They Both Laughed

Photo by Emily Ellison


I wrote this blog in early March, but felt it unfit for the season of Lent, expecting to offer it instead sometime after Easter. Now, following the celebration of Resurrection, we are overwhelmed by the reality of a global pandemic and economic collapse. These are serious days. Yet, in an unexpected response to the painful days of Covid-19 isolation, a new art form has arisen: singing fresh lyrics to staples of our musical heritage that express with humor the foibles of quarantined life. Like the social-media family who perform rewritten Les Miserables lyrics or the teenager redoing a Hamilton song, turning each melody into a comedy about sheltering-in-place.
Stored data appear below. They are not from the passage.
===== config.mk =====
export PLATFORM = sky130hd
export DESIGN_NAME = keccak_perm
export DESIGN_NICKNAME = d
export VERILOG_FILES = /design/src/source/keccak_geom_pkg.sv /design/src/source/keccak_ctrl_pkg.sv /design/src/source/keccak_rc_table.sv /design/src/source/keccak_step.sv /design/src/source/keccak_round_count.sv /design/src/source/keccak_round.sv /design/src/source/keccak_perm.sv
export SDC_FILE = /design/constraint.sdc
export NUM_CORES = 1
export LEC_CHECK = 0
export BUFFER_PORTS_ARGS = -buffer_cell sky130_fd_sc_hd__buf_2
export CELL_PAD_IN_SITES_DETAIL_PLACEMENT = 0
export CELL_PAD_IN_SITES_GLOBAL_PLACEMENT = 2
export CORE_MARGIN = 10
export CORE_UTILIZATION = 40
export DETAILED_ROUTE_END_ITERATION = 12
export MAX_ROUTING_LAYER = met4
export PLACE_DENSITY_LB_ADDON = 0.1
export SETUP_SLACK_MARGIN = 0.5
export SLEW_MARGIN = 5
export SYNTH_ARGS = -nofsm -noshare
export SYNTH_HDL_FRONTEND = slang
export SYNTH_HIERARCHICAL = 1
export SYNTH_SLANG_ARGS = --single-unit
export TNS_END_PERCENT = 10

===== constraint.sdc =====
create_clock -name clk_i -period 6.41 [get_ports clk_i]
set_input_delay 0.641 -clock clk_i [delete_from_list [all_inputs] [get_ports clk_i]]
set_output_delay 0.641 -clock clk_i [all_outputs]
set_load 0.005 [all_outputs]
===== config.mk =====
export PLATFORM = sky130hd
export DESIGN_NAME = eth_mac
export DESIGN_NICKNAME = d
export VERILOG_FILES = /design/src/source/eth_pkg.sv /design/src/source/eth_mac.sv /design/src/source/eth_rx.sv /design/src/source/eth_tx.sv /design/src/source/eth_regs.sv /design/src/source/eth_tick_gen.sv
export SDC_FILE = /design/constraint.sdc
export NUM_CORES = 1
export LEC_CHECK = 0
export BUFFER_PORTS_ARGS = -buffer_cell sky130_fd_sc_hd__clkbuf_2
export CAP_MARGIN = 0
export CORE_MARGIN = 1
export CORE_UTILIZATION = 60
export DETAILED_ROUTE_END_ITERATION = 12
export PLACE_DENSITY = 0.77
export SETUP_SLACK_MARGIN = 0.4
export SLEW_MARGIN = 20
export SYNTH_ARGS = -nofsm -noshare
export SYNTH_HDL_FRONTEND = slang
export SYNTH_SLANG_ARGS = --single-unit

===== constraint.sdc =====
create_clock -name clk_i -period 9.25 [get_ports clk_i]
set_input_delay 1.85 -clock clk_i [delete_from_list [all_inputs] [get_ports clk_i]]
set_output_delay 1.85 -clock clk_i [all_outputs]
set_load 0.03 [all_outputs]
The result feels a bit like subtle protest music born of a resilient human spirit that refuses to completely give in to the seriousness of these days. In daily news cycles filled only with bad news, the moments of levity are testimonies to human resiliency. They are glimpses of hope that we will not be defeated. To be sure, many live lives of desperation in these days. Many find it impossible to laugh. But our deep hope is that laughter will eventually come to all. That’s what Resurrection is all about.


They laughed. Sarah and Abraham both laughed. We remember Sarah’s laughter more readily — maybe because God called her out on it. 
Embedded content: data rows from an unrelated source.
<file path="src/decoder_ctrl_pkg.sv">
package decoder_ctrl_pkg;

    // encoded widths of the stage and the command opcode
    localparam int STAGE_WIDTH = 3;
    localparam int CMD_OP_WIDTH = 3;

    // zero pad so the link word keeps its old address width plus three
    localparam int RESERVED_WIDTH = 8;

    // round statistics
    localparam int ITERATION_WIDTH = 8;
    localparam int CYCLE_WIDTH = 32;

    // decoder stages, one per phase of a union-find round
    typedef enum logic [STAGE_WIDTH-1:0] {
        STAGE_IDLE                = 3'd0,
        STAGE_SPREAD_CLUSTER      = 3'd1,
        STAGE_GROW_BOUNDARY       = 3'd2,
        STAGE_SYNC_IS_ODD_CLUSTER = 3'd3,
        STAGE_RESULT_CALCULATING  = 3'd4,
        STAGE_MEASUREMENT_LOADING = 3'd5
    } stage_e;

    // opcodes seen by the downstream processing units
    typedef enum logic [CMD_OP_WIDTH-1:0] {
        CMD_NONE    = 3'd0,
        CMD_ADVANCE = 3'd1,
        CMD_FINISH  = 3'd2,
        CMD_ABORT   = 3'd3
    } cmd_op_e;

    // link word, opcode sits in the low bits
    typedef struct packed {
        logic [RESERVED_WIDTH-1:0] reserved;
        cmd_op_e                   op;
    } stage_cmd_t;

endpackage

</file>
<file path="src/cmd_fifo.sv">
`timescale 1ns/1ps

module cmd_fifo #(
    parameter int FIFO_DEPTH = 16,
    parameter type item_t = logic [7:0]
) (
    input  logic  clk,
    input  logic  reset,
    input  logic  push,
    input  item_t cmd_in,
    input  logic  pop,
    output logic  full,
    output item_t head,
    output logic  head_valid
);

    localparam int PTR_WIDTH = (FIFO_DEPTH > 1) ? $clog2(FIFO_DEPTH) : 1;
    localparam int COUNT_WIDTH = $clog2(FIFO_DEPTH + 1);
    localparam logic [PTR_WIDTH-1:0] LAST_SLOT = PTR_WIDTH'(FIFO_DEPTH - 1);
    localparam logic [COUNT_WIDTH-1:0] FULL_COUNT = COUNT_WIDTH'(FIFO_DEPTH);

    item_t                  mem [FIFO_DEPTH];
    logic [PTR_WIDTH-1:0]   wr_ptr;
    logic [PTR_WIDTH-1:0]   rd_ptr;
    logic [COUNT_WIDTH-1:0] count;
    logic                   do_push;
    logic                   do_pop;

    // writer keeps off a full FIFO, so push is taken as is
    assign do_push = push;
    assign do_pop = pop && head_valid;

    assign full = (count == FULL_COUNT);
    assign head_valid = (count != '0);
    // fall-through head, no read latency
    assign head = mem[rd_ptr];

    always_ff @(posedge clk) begin
        if (do_push) begin
            mem[wr_ptr] <= cmd_in;
        end
    end

    // pointers wrap by hand so any depth works
    always_ff @(posedge clk) begin
        if (reset) begin
            wr_ptr <= '0;
            rd_ptr <= '0;
            count <= '0;
        end else begin
            if (do_push) begin
                wr_ptr <= (wr_ptr == LAST_SLOT) ? '0 : wr_ptr + 1'b1;
            end
            if (do_pop) begin
                rd_ptr <= (rd_ptr == LAST_SLOT) ? '0 : rd_ptr + 1'b1;
            end
            if (do_push && !do_pop) begin
                count <= count + 1'b1;
            end else if (do_pop && !do_push) begin
                count <= count - 1'b1;
            end
        end
    end

endmodule

</file>
<file path="src/link_transmitter.sv">
`timescale 1ns/1ps

module link_transmitter
    import decoder_ctrl_pkg::*;
#(
    parameter int LINK_CREDITS = 4
) (
    input  logic       clk,
    input  logic       reset,
    input  stage_cmd_t head,
    input  logic       head_valid,
    input  logic       link_credit,
    output logic       pop,
    output logic       link_valid,
    output stage_cmd_t link_cmd
);

    localparam int CREDIT_WIDTH = $clog2(LINK_CREDITS + 1);
    localparam logic [CREDIT_WIDTH-1:0] CREDIT_INIT = CREDIT_WIDTH'(LINK_CREDITS);

    logic [CREDIT_WIDTH-1:0] credits;
    logic                    credit_free;

    // word on the link still holds its credit until this cycle ends
    assign credit_free = (credits > CREDIT_WIDTH'(link_valid));
    // at most one word per cycle
    assign pop = head_valid && credit_free;

    // spent on each link beat, returned on each credit pulse
    always_ff @(posedge clk) begin
        if (reset) begin
            credits <= CREDIT_INIT;
        end else begin
            case ({link_valid, link_credit})
                2'b10:   credits <= credits - 1'b1;
                2'b01:   credits <= credits + 1'b1;
                default: credits <= credits;
            endcase
        end
    end

    // popped word goes out on the next cycle
    always_ff @(posedge clk) begin
        if (reset) begin
            link_valid <= 1'b0;
        end else begin
            link_valid <= pop;
        end
    end

    always_ff @(posedge clk) begin
        if (pop) begin
            link_cmd <= head;
        end
    end

endmodule

</file>
<file path="src/stage_sequencer.sv">
`timescale 1ns/1ps

module stage_sequencer
    import decoder_ctrl_pkg::*;
#(
    parameter int SPREAD_DELAY = 9,
    parameter int SYNC_DELAY = 9,
    parameter int GROW_DELAY = 3,
    parameter int MESSAGE_FLYING_DELAY = 3
) (
    input  logic       clk,
    input  logic       reset,
    input  logic       new_round_start,
    input  logic       downstream_has_message_flying,
    input  logic       downstream_has_odd_clusters,
    input  logic       full,
    input  logic       stall_timeout,
    output logic       push,
    output stage_cmd_t cmd_in,
    output stage_e     stage,
    output logic       iteration_done
);

    // one counter serves every timed stage, so size it for the longest
    localparam int MAX_DELAY = (SPREAD_DELAY > SYNC_DELAY) ?
        ((SPREAD_DELAY > GROW_DELAY) ? SPREAD_DELAY : GROW_DELAY) :
        ((SYNC_DELAY > GROW_DELAY) ? SYNC_DELAY : GROW_DELAY);
    localparam int DELAY_WIDTH = $clog2(MAX_DELAY + 1);
    localparam logic [DELAY_WIDTH-1:0] SPREAD_LAST = DELAY_WIDTH'(SPREAD_DELAY);
    localparam logic [DELAY_WIDTH-1:0] SYNC_LAST = DELAY_WIDTH'(SYNC_DELAY);
    localparam logic [DELAY_WIDTH-1:0] GROW_LAST = DELAY_WIDTH'(GROW_DELAY);

    stage_e                     stage_next;
    cmd_op_e                    cmd_op;
    logic [DELAY_WIDTH-1:0]     delay_count;
    logic [DELAY_WIDTH-1:0]     delay_target;
    logic                       delay_reached;
    logic [MESSAGE_FLYING_DELAY-1:0] flying_window;
    logic                       messages_flying;

    // recent history of the downstream flag
    always_ff @(posedge clk) begin
        if (reset) begin
            flying_window <= '0;
        end else begin
            for (int i = MESSAGE_FLYING_DELAY - 1; i > 0; i--) begin
                flying_window[i] <= flying_window[i-1];
            end
            flying_window[0] <= downstream_has_message_flying;
        end
    end

    // still flying if seen anywhere in the window
    assign messages_flying = |flying_window;

    // minimum dwell of the current stage
    always_comb begin
        case (stage)
            STAGE_SPREAD_CLUSTER:      delay_target = SPREAD_LAST;
            STAGE_SYNC_IS_ODD_CLUSTER: delay_target = SYNC_LAST;
            STAGE_GROW_BOUNDARY:       delay_target = GROW_LAST;
            default:                   delay_target = '0;
        endcase
    end

    assign delay_reached = (delay_count >= delay_target);

    // transitions and the command issued with each of them
    // a full FIFO freezes the stage, nothing is pushed then
    always_comb begin
        stage_next = stage;
        push = 1'b0;
        cmd_op = CMD_NONE;
        iteration_done = 1'b0;
        case (stage)
            STAGE_IDLE: begin
                if (new_round_start && !full) begin
                    push = 1'b1;
                    cmd_op = CMD_ADVANCE;
                    stage_next = STAGE_MEASUREMENT_LOADING;
                end
            end
            // single cycle, syndrome comes from an external buffer
            STAGE_MEASUREMENT_LOADING: begin
                stage_next = STAGE_SPREAD_CLUSTER;
            end
            STAGE_SPREAD_CLUSTER: begin
                if (delay_reached && !full) begin
                    if (!messages_flying) begin
                        push = 1'b1;
                        cmd_op = CMD_ADVANCE;
                        stage_next = STAGE_SYNC_IS_ODD_CLUSTER;
                    end else if (stall_timeout) begin
                        push = 1'b1;
                        cmd_op = CMD_ABORT;
                        stage_next = STAGE_RESULT_CALCULATING;
                    end
                end
            end
            STAGE_SYNC_IS_ODD_CLUSTER: begin
                if (delay_reached && !full) begin
                    if (!messages_flying) begin
                        push = 1'b1;
                        iteration_done = 1'b1;
                        // odd clusters left means another grow pass
                        if (downstream_has_odd_clusters) begin
                            cmd_op = CMD_ADVANCE;
                            stage_next = STAGE_GROW_BOUNDARY;
                        end else begin
                            cmd_op = CMD_FINISH;
                            stage_next = STAGE_RESULT_CALCULATING;
                        end
                    end else if (stall_timeout) begin
                        push = 1'b1;
                        cmd_op = CMD_ABORT;
                        stage_next = STAGE_RESULT_CALCULATING;
                    end
                end
            end
            STAGE_GROW_BOUNDARY: begin
                if (delay_reached && !full) begin
                    push = 1'b1;
                    cmd_op = CMD_ADVANCE;
                    stage_next = STAGE_SPREAD_CLUSTER;
                end
            end
            STAGE_RESULT_CALCULATING: begin
                stage_next = STAGE_IDLE;
            end
            default: begin
                stage_next = STAGE_IDLE;
            end
        endcase
    end

    assign cmd_in = '{reserved: '0, op: cmd_op};

    always_ff @(posedge clk) begin
        if (reset) begin
            stage <= STAGE_IDLE;
            delay_count <= '0;
        end else begin
            stage <= stage_next;
            // restart the dwell count on every stage change
            if (stage_next != stage) begin
                delay_count <= '0;
            end else if (!delay_reached) begin
                delay_count <= delay_count + 1'b1;
            end
        end
    end

endmodule

</file>
<file path="src/round_monitor.sv">
`timescale 1ns/1ps

module round_monitor
    import decoder_ctrl_pkg::*;
#(
    parameter int DEADLOCK_THRESHOLD = 270
) (
    input  logic                       clk,
    input  logic                       reset,
    input  logic                       new_round_start,
    input  stage_e                     stage,
    input  logic                       iteration_done,
    output logic                       stall_timeout,
    output logic                       busy,
    output logic [ITERATION_WIDTH-1:0] iteration_counter,
    output logic [CYCLE_WIDTH-1:0]     cycle_counter,
    output logic                       deadlock
);

    // room for one count past the threshold
    localparam int TIMER_WIDTH = $clog2(DEADLOCK_THRESHOLD + 2);
    localparam logic [TIMER_WIDTH-1:0] TIMER_LIMIT = TIMER_WIDTH'(DEADLOCK_THRESHOLD);

    logic [TIMER_WIDTH-1:0] stall_timer;

    assign stall_timeout = (stall_timer > TIMER_LIMIT);
    assign busy = (stage != STAGE_IDLE);

    // only the message-driven stages can hang
    // timer saturates once the limit is passed
    always_ff @(posedge clk) begin
        if (reset) begin
            stall_timer <= '0;
        end else begin
            case (stage)
                STAGE_IDLE, STAGE_MEASUREMENT_LOADING, STAGE_GROW_BOUNDARY: begin
                    stall_timer <= '0;
                end
                STAGE_SPREAD_CLUSTER, STAGE_SYNC_IS_ODD_CLUSTER: begin
                    if (!stall_timeout) begin
                        stall_timer <= stall_timer + 1'b1;
                    end
                end
                default: begin
                    stall_timer <= stall_timer;
                end
            endcase
        end
    end

    // sticky until the next round begins
    always_ff @(posedge clk) begin
        if (reset) begin
            deadlock <= 1'b0;
        end else if (new_round_start) begin
            deadlock <= 1'b0;
        end else if (stall_timeout) begin
            deadlock <= 1'b1;
        end
    end

    // per-round statistics, restarted in loading
    always_ff @(posedge clk) begin
        if (reset) begin
            iteration_counter <= '0;
            cycle_counter <= '0;
        end else begin
            if (stage == STAGE_MEASUREMENT_LOADING) begin
                iteration_counter <= '0;
            end else if (iteration_done) begin
                iteration_counter <= iteration_counter + 1'b1;
            end
            // loading is the first busy cycle
            if (stage == STAGE_MEASUREMENT_LOADING) begin
                cycle_counter <= CYCLE_WIDTH'(1);
            end else if (busy) begin
                cycle_counter <= cycle_counter + 1'b1;
            end
        end
    end

endmodule

</file>
<file path="src/stage_controller_top.sv">
`timescale 1ns/1ps

module stage_controller_top
    import decoder_ctrl_pkg::*;
#(
    parameter int CODE_DISTANCE_X = 3,
    parameter int CODE_DISTANCE_Z = 3,
    parameter int SPREAD_DELAY = 9,
    parameter int SYNC_DELAY = 9,
    parameter int GROW_DELAY = 3,
    parameter int MESSAGE_FLYING_DELAY = 3,
    // volume of the decoding graph, times ten
    parameter int DEADLOCK_THRESHOLD = CODE_DISTANCE_X * CODE_DISTANCE_Z *
        ((CODE_DISTANCE_X > CODE_DISTANCE_Z) ? CODE_DISTANCE_X : CODE_DISTANCE_Z) * 10,
    parameter int FIFO_DEPTH = 16,
    parameter int LINK_CREDITS = 4
) (
    input  logic                       clk,
    input  logic                       reset,
    input  logic                       new_round_start,
    input  logic                       downstream_has_message_flying,
    input  logic                       downstream_has_odd_clusters,
    input  logic                       link_credit,
    output logic                       link_valid,
    output stage_cmd_t                 link_cmd,
    output logic                       busy,
    output logic [ITERATION_WIDTH-1:0] iteration_counter,
    output logic [CYCLE_WIDTH-1:0]     cycle_counter,
    output logic                       deadlock
);

    logic       push;
    stage_cmd_t cmd_in;
    logic       full;
    stage_cmd_t head;
    logic       head_valid;
    logic       pop;
    stage_e     stage;
    logic       iteration_done;
    logic       stall_timeout;

    // sequencer -> fifo -> transmitter, monitor on the side
    stage_sequencer #(
        .SPREAD_DELAY(SPREAD_DELAY),
        .SYNC_DELAY(SYNC_DELAY),
        .GROW_DELAY(GROW_DELAY),
        .MESSAGE_FLYING_DELAY(MESSAGE_FLYING_DELAY)
    ) u_sequencer (
        .clk(clk),
        .reset(reset),
        .new_round_start(new_round_start),
        .downstream_has_message_flying(downstream_has_message_flying),
        .downstream_has_odd_clusters(downstream_has_odd_clusters),
        .full(full),
        .stall_timeout(stall_timeout),
        .push(push),
        .cmd_in(cmd_in),
        .stage(stage),
        .iteration_done(iteration_done)
    );

    round_monitor #(
        .DEADLOCK_THRESHOLD(DEADLOCK_THRESHOLD)
    ) u_monitor (
        .clk(clk),
        .reset(reset),
        .new_round_start(new_round_start),
        .stage(stage),
        .iteration_done(iteration_done),
        .stall_timeout(stall_timeout),
        .busy(busy),
        .iteration_counter(iteration_counter),
        .cycle_counter(cycle_counter),
        .deadlock(deadlock)
    );

    cmd_fifo #(
        .FIFO_DEPTH(FIFO_DEPTH),
        .item_t(stage_cmd_t)
    ) u_fifo (
        .clk(clk),
        .reset(reset),
        .push(push),
        .cmd_in(cmd_in),
        .pop(pop),
        .full(full),
        .head(head),
        .head_valid(head_valid)
    );

    link_transmitter #(
        .LINK_CREDITS(LINK_CREDITS)
    ) u_transmitter (
        .clk(clk),
        .reset(reset),
        .head(head),
        .head_valid(head_valid),
        .link_credit(link_credit),
        .pop(pop),
        .link_valid(link_valid),
        .link_cmd(link_cmd)
    );

endmodule

</file>
<file path="config.mk">
export PLATFORM = sky130hd
export DESIGN_NAME = stage_controller_top
export DESIGN_NICKNAME = d
export VERILOG_FILES = /design/src/decoder_ctrl_pkg.sv /design/src/cmd_fifo.sv /design/src/link_transmitter.sv /design/src/stage_sequencer.sv /design/src/round_monitor.sv /design/src/stage_controller_top.sv
export SDC_FILE = /design/constraint.sdc
export NUM_CORES = 1
export LEC_CHECK = 0
export CAP_MARGIN = 10
export CORE_ASPECT_RATIO = 1.25
export CORE_MARGIN = 4
export CORE_UTILIZATION = 46
export DETAILED_ROUTE_END_ITERATION = 12
export DONT_BUFFER_PORTS = 1
export GPL_TIMING_DRIVEN = 0
export PLACE_DENSITY = 0.67
export RECOVER_POWER = 100
export SYNTH_ARGS = -nofsm -noshare
export SYNTH_HDL_FRONTEND = slang
export SYNTH_SLANG_ARGS = --single-unit
</file>
<file path="constraint.sdc">
create_clock -name clk -period 4.3 [get_ports clk]
set_clock_uncertainty 0.15 [all_clocks]
set_input_delay 0.43 -clock clk [delete_from_list [all_inputs] [get_ports clk]]
set_output_delay 0.43 -clock clk [all_outputs]
set_load 0.01 [all_outputs]
</file>
==> results of run 1 <==
[power groups by stage]
stage	clock [uW]	combinational, uW	sequential [uW]
after global routing	842	1280	1340
after global placement	0	965	1340
after detailed placement	0	1010	1350
final	780	1140	1330
after CTS	797	1030	1320
after floorplan	0	805	1320
[stage by stage]
step	util, %	worst slack (ns)	power, uW
3_5_place_dp	49.6	-0.385	2360
2_1_floorplan	-	0.252	2130
5_1_grt	52.9	-0.0661	3470
4_1_cts	52.2	0.0292	3150
6_report	52.9	0.240	3250
3_3_place_gp	49.5	-0.313	2310
[layout make-up]
class | count | area [um^2] | area share, %
Buffer | 33 | 186 | 3.13
Clock buffer | 12 | 248 | 4.16
Clock inverter | 4 | 30.0 | 0.505
Inverter | 19 | 71.3 | 1.20
Multi-Input combinational cell | 374 | 2600 | 43.7
Sequential cell | 111 | 2560 | 43.1
Tap cell | 135 | 169 | 2.84
Timing Repair Buffer | 11 | 85.1 | 1.43
[synth_stat cells (3+ instances only)]
library cell and count:
mux4_2 10, and4_1 11, nor3_1 13, nand4_1 29, buf_2 4, nand3_1 18, a21oi_1 14, inv_1 18
and2_1 5, mux2i_1 5, and3_1 20, xor2_1 41, a21o_1 4, nand2_1 33, ha_1 19, nor2b_1 10
nor4_1 3, edfxtp_1 34, xnor2_1 8, o21ai_0 15, clkbuf_1 16, buf_4 9, dfxtp_1 77, nor2_1 65
or3_1 4
[state kept, by name (all words and copies together), names as in the netlist, 4 cells and up]
signal                       flops
u_fifo.rd_ptr                    4
u_sequencer.delay_count          4
u_monitor.iteration_counter      8
u_fifo.count                     5
u_fifo.mem                      32
u_monitor.cycle_counter         32
u_monitor.stall_timer            9
u_fifo.wr_ptr                    4
[layer usage]
metal  vias to the layer above  share of wire, %
met1                      1899                42
met4                         0               2.3
met3                        18               5.3
li1                       1936                 -
met2                        95                50
met5                         -                 0
[worst max path at each step]
stage	start	to	slack, ns	cells after the start
2_1_floorplan	u_sequencer.stage[0]	u_fifo.count[4]	0.25	19
4_1_cts	u_sequencer.stage[2]	u_fifo.count[4]	0.03	20
6_report	u_sequencer.stage[0]	u_fifo.count[4]	0.24	20
5_1_grt	u_sequencer.stage[0]	u_fifo.count[4]	-0.07	20
3_5_place_dp	u_sequencer.stage[2]	u_fifo.count[4]	-0.38	19
3_3_place_gp	u_sequencer.stage[2]	u_fifo.count[4]	-0.31	19
[cell families (layout without fill, tap and decap cells)]
group | after synthesis | count (layout) | synth area share (%)
buffers and inverters | 52 | 79 | 4.63
XOR/XNOR | 49 | 49 | 7.99
AO/OA/AOI/OAI | 57 | 57 | 7.57
other | 1 | 9 | 0.0698
flip-flops | 111 | 111 | 47.7
adder cells (fa/ha/maj) | 21 | 21 | 5.17
AND/OR/NAND/NOR | 222 | 222 | 21.5
multiplexers | 16 | 16 | 5.33
[repair_timing]
| item | CTS | global route |
|---|---|---|
| resized for setup | 4 | 13 |
| hold endpoints to repair | 1 | 0 |
| hold buffers | 1 | 0 |
| setup endpoints to repair | 2 | 1 |
| buffers inserted | 0 | 9 |
| pin swaps | 0 | 3 |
God, aka-bedouin-visitor, with a couple of colleagues, showed up for Abraham and Sarah at the wilderness grazing spot where they had camped.  The theophany (“appearance/vision of God”) amounted to a repetition of the promise that they would have a son. But this time the promise came with a due date: the boy would make his appearance by the same time next year (Gen 18). 

It was ridiculous. Sarah and Abraham were in (or near) their ninth decade. Sarah, in her culturally-restricted position of listening in the tent, laughed to herself at the absurdity of it (you just have to laugh at silly “men”). And the divine visitor called Sarah out for laughing.

But Abraham laughed, too. It was just the chapter before the Sarah snicker. While she had the decency to laugh behind a tent-flap at the promise of becoming an nonagenarian mother, Abraham laughed to God’s face at the renewed promise of a family. A belly-laugh that threw the old patriarch to the ground. It seems, though, that God took it standing up, continuing patiently with the steady stream of outlandish generative promises: “Your wife Sarah will have a son” (Gen 17:17-19).

They both laughed. While we may remember Sarah’s laughter more readily because of the comedy of Omniscient-God catching her muffled chuckle in the tent, I think another reason that we more easily remember her laughing at the Divine is a tendency to shove patriarchs up on pedestals of righteousness, while pushing down weakly-human matriarchs.

But they both laughed. 

And good for them! They are both saintly, flawed, very-senior adults with senses of humor attuned to the absurd. We can all hope to be like them when we reach our 90’s. They knew about biology, about the birds and bees, about the relentless march of aging, about hopes and disappointments. They were realists. 

Most importantly, they were still talking with and listening to God after years of joys and discouragements. They were still in a two-way conversation with the Divine. They could still laugh. And they could still follow God: a halting, mistake-riddled, doubting, believing following of God. 

The night did come during which “Laughter” (aka “Isaac”) was conceived — with the gift of unexpected, but not unprecedented, divine intervention, no doubt.

Then there was the day when little “Laughter” was birthed. And I’m sure they both laughed. Everyone around them laughed. And we should laugh, too. 

The take-away? 

Keep laughing — isolated behind tent-flaps and standing before theophanies. 

Pull sainted ancestors off mental pedestals. (We’re not so different from them.)

Treat matriarchs at least as well as patriarchs. (After all, who had the strength to birth and nurse a baby in her nineties?)

Listen for ridiculous promises from God.  

And dare vulnerability to the divine conception of unexpected Laughter in you.